<13・先生>
「……気持ちは、分からないでもないわ」
ほんの少し呆れたように、それでいて寂しそうに柿沼晶子は告げた。
「私にも、妹がいてね。……大事な家族を助けるためには、先に生まれた姉や兄は……何でもしなきゃって気持ちになるものよね。自分にはその責任がある、なんとかしなきゃって。そして、実際に救えなかった時、己を責め続けてしまう」
「……救えなかったんですか?」
「そうね。私が子供の時に亡くなってしまったの。年子だったから、双子じゃないけど……でも、双子に近い感覚はあったかもね。本当に仲良しだったわ。あの子を助けるためなら何でもしようと思った。

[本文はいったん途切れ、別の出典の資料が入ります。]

**config.mk**
```make
export PLATFORM = sky130hd
export DESIGN_NAME = pipelined_cla_adder
export DESIGN_NICKNAME = d
export VERILOG_FILES = /design/src/rtl/pipelined_cla_adder.sv
export SDC_FILE = /design/constraint.sdc
export NUM_CORES = 1
export LEC_CHECK = 0
export BUFFER_PORTS_ARGS = -buffer_cell sky130_fd_sc_hd__buf_2
export CORE_ASPECT_RATIO = 1.25
export CORE_MARGIN = 4
export CORE_UTILIZATION = 45
export CTS_CLUSTER_SIZE = 40
export DETAILED_ROUTE_END_ITERATION = 16
export MAX_ROUTING_LAYER = met4
export PLACE_DENSITY = 0.7
export SLEW_MARGIN = 20
export SYNTH_ARGS = -nofsm -noshare
export SYNTH_HDL_FRONTEND = slang
export SYNTH_SLANG_ARGS = --single-unit
```
**constraint.sdc**
```tcl
create_clock -name clk -period 2.5 [get_ports clk]
set_input_delay 0.25 -clock clk [delete_from_list [all_inputs] [get_ports clk]]
set_output_delay 0.25 -clock clk [all_outputs]
set_load 0.05 [all_outputs]
```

小さかった私には、その“何でも”でさえ、大きな力にはなり得なかったけど」
閃は思う。小さな頃に亡くなった――病気か、事故か。とにかく、彼女にとっては到底承服しがたい理由だったのだろうと。
分からないでもない、というのはそういうことだろう。
昨日まで隣で笑っていた、そこにいるのが当たり前だった身内をある日突然奪われる。なんの予兆もなく、想像すらも出来ないやり方で。それはあまりにも理不尽で、心の準備ができるものでもなくて。その分一瞬にして、自分自身の魂も引きちぎっていてしまうような痛みであろうということが。
今の閃が、まさにそういう心境であるように。
「だからこそ、貴方が自分のために危険な目に遭ったりしたら、妹さんの方がきっと自分を責めてしまうわ。それはわかるわよね?……それをちゃんと約束できるなら、私が知っていることを話してあげる」
「……ありがとうございます!」
閃は勢いよく頭を下げた。思いきり行き過ぎてちょっと首がぐきっとなった気がするのが気づかなかったことにしよう。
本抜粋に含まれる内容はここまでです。